Pablo Boullosa: el optimismo no es de tontos

En su más reciente libro, El corazón es un resorte, Pablo Boullosa  se asoma a observar su entorno con una perspectiva menos pesimista.
Pablo Boullosa
Pablo Boullosa (Foto: César Álvarez)

Guadalajara

En tiempos complejos no solo para México, sino para todo el mundo, Pablo Boullosa hace una pausa en el camino y se asoma a observar su entorno con una perspectiva un tanto menos pesimista, a sabiendas de que al final hay caminos que pueden recorrerse para tratar de lograr mejores versiones de nosotros mismos, lo que propone en su más reciente libro El corazón es un resorte. Metáforas y otras herramientas para mejorar nuestra educación (Taurus, 2016).

“Tienes razón cuando mencionas que es un libro esperanzador, porque todos vivimos asumiendo que la única manera de ser inteligente es viendo la podredumbre. Entonces, si eres un optimista eres un tonto, porque la esperanza es un sentimiento como de ingenuidad, propio de gente incapaz de comprender la realidad y ese es un error en el que caemos, que nos ha costado mucho”, anota Boullosa, quien desde 2003 conduce el programa televisivo La dichosa palabra.

En su reflexión, el autor de Dilemas clásicos para mexicanos y otros supervivientes guarda la certeza de que la inteligencia tiene un componente esperanzador muy importante, porque si no corremos el riesgo de que nuestras profecías se “autocumplan”, ante lo cual apuesta por generar una especie de optimismo inteligente.
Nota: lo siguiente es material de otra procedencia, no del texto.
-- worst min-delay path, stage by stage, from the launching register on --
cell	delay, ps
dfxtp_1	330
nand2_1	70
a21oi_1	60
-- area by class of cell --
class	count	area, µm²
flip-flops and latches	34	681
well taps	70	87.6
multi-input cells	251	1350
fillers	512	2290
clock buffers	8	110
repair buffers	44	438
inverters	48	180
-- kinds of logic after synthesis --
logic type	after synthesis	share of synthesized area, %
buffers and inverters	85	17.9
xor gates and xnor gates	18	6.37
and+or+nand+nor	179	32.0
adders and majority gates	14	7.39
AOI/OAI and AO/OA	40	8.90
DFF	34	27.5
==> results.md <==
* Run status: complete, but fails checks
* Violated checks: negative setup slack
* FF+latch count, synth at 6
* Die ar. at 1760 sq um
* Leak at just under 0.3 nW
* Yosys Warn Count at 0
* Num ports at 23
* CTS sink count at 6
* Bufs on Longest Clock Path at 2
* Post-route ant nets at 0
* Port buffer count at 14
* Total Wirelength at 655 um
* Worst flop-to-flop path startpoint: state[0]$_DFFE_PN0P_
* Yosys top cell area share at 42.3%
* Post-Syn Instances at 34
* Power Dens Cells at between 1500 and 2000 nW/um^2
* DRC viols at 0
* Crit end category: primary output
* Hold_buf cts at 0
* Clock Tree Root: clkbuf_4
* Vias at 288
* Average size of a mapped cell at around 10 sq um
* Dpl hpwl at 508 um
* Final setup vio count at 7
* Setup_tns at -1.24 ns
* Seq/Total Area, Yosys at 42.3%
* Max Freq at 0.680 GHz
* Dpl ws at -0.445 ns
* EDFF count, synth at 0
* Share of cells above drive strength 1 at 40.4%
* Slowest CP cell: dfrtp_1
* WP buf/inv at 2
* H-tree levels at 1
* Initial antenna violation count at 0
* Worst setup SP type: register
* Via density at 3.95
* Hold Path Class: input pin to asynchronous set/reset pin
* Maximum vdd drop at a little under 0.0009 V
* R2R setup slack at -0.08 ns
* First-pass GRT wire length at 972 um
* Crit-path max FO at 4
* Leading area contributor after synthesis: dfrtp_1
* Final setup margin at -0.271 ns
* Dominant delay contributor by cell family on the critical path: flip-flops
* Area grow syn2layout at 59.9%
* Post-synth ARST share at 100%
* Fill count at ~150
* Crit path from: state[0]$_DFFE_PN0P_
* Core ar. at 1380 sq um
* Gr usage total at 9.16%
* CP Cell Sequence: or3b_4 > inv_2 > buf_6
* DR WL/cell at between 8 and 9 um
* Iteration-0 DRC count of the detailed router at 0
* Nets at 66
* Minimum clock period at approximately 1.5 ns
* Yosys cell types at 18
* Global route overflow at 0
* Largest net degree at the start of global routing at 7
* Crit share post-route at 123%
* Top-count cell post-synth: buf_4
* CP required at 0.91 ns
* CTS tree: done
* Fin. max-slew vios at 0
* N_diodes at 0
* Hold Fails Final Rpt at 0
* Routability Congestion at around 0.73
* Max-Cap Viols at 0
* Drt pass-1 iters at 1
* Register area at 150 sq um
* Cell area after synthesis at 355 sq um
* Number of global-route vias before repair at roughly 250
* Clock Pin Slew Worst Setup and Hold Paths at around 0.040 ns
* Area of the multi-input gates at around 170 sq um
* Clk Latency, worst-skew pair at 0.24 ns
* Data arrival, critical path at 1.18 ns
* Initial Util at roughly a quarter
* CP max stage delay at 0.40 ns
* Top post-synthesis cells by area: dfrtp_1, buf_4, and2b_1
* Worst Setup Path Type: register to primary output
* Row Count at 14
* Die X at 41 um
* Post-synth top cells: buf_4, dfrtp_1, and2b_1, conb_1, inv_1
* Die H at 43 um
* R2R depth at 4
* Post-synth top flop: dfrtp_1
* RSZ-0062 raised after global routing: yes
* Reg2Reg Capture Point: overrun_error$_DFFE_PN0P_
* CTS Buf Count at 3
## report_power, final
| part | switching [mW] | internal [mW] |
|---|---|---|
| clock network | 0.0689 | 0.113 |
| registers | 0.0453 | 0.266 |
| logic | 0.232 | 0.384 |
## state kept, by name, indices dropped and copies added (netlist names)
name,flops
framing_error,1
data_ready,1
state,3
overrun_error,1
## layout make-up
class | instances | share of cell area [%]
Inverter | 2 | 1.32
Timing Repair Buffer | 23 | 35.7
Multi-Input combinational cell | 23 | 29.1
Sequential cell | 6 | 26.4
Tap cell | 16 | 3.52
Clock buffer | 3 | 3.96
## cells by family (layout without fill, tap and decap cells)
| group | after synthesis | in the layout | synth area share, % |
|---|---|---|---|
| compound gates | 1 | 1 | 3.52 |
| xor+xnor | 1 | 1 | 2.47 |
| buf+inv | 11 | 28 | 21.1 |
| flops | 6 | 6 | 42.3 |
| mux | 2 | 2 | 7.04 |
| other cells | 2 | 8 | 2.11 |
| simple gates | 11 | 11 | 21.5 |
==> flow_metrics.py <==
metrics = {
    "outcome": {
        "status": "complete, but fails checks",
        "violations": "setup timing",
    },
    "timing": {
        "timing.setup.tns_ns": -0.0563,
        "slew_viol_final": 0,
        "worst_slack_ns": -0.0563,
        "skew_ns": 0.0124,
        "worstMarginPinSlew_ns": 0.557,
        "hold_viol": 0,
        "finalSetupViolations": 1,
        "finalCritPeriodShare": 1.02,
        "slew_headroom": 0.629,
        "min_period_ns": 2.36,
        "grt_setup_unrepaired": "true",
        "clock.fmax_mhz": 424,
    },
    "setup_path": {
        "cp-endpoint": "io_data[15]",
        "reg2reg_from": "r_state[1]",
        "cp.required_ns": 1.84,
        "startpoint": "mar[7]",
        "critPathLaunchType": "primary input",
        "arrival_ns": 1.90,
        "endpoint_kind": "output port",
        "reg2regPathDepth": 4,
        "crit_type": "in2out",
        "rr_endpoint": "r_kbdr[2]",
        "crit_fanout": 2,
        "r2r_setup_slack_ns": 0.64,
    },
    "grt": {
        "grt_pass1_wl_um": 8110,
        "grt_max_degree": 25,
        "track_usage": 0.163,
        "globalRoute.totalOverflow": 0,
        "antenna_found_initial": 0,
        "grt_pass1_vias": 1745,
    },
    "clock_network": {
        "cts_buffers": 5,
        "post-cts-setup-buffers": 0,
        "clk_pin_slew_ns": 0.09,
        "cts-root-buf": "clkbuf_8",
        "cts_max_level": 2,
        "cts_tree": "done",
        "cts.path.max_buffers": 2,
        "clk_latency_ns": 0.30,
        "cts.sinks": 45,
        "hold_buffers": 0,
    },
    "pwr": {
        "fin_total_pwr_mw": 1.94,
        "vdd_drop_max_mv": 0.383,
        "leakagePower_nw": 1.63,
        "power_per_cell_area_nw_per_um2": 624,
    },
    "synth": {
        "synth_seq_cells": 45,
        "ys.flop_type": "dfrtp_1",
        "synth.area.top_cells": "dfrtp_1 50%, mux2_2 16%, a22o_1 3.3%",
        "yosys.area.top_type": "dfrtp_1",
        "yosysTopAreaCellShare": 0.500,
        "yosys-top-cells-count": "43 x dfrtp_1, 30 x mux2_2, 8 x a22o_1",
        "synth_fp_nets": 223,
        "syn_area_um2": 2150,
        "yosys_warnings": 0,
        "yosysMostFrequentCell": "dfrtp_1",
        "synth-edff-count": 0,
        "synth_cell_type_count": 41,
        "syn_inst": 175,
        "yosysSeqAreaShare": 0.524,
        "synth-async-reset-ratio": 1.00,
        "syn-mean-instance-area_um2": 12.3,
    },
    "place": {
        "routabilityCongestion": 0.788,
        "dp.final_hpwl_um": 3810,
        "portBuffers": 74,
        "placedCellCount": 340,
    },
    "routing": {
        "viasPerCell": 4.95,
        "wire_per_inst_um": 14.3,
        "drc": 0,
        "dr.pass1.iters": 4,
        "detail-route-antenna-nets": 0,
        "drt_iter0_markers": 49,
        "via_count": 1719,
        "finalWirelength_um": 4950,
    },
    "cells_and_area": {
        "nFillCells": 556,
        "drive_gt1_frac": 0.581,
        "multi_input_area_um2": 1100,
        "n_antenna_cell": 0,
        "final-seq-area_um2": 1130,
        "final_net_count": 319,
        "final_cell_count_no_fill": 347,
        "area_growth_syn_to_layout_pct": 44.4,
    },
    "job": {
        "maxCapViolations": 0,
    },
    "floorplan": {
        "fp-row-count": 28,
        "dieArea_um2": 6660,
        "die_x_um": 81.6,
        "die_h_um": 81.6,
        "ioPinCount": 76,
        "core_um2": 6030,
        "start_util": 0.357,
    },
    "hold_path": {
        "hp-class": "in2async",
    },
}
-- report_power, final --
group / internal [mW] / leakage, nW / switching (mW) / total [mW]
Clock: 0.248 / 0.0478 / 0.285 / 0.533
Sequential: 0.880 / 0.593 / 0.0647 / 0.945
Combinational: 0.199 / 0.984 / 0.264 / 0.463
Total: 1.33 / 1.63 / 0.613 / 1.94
“Lo que hacen las redes es poner aún más en evidencia la necesidad imperiosa de tener una verdadera educación y no eso que estamos llamando educación, que no es tal. La ascensión de Trump al poder del país fundado por Jefferson es algo grotesco, pero lo que hacen las redes es poner en evidencia la necesidad imperiosa de educarnos realmente y no de fingir que vamos a la escuela y recibimos un título”.

El libro está dedicado, en una primera parte, a herramientas verbales, que son las metáforas, las historias y el diálogo continuo, siendo fundamental el análisis de las metáforas como algo mucho más importante que un recurso retórico para decir cosas lindas. “A mí me gusta decir cosas lindas, me gusta escucharlas, pero las metáforas son indispensables para comprender los problemas más complejos que podemos enfrentar”.

“Incluso los problemas científicos los entendemos mejor gracias a que se formulan mejores metáforas, más ajustadas a la realidad. Las metáforas también son peligrosas, pueden ser enormemente dañinas si no las elegimos bien”.

Desde su perspectiva, uno de los grandes errores educativos del siglo XX fue imaginar que los clásicos y la educación tradicional no tenían ningún valor, que lo más importante es el futuro, y que los niños debían construir el conocimiento por ellos mismos, a partir de su experiencia, “y lo que hemos logrado son generaciones egoístas, que ya no tienen ningún vínculo con el pasado y que han roto con una tradición cultural muy rica: tirarla por la borda es suicida”.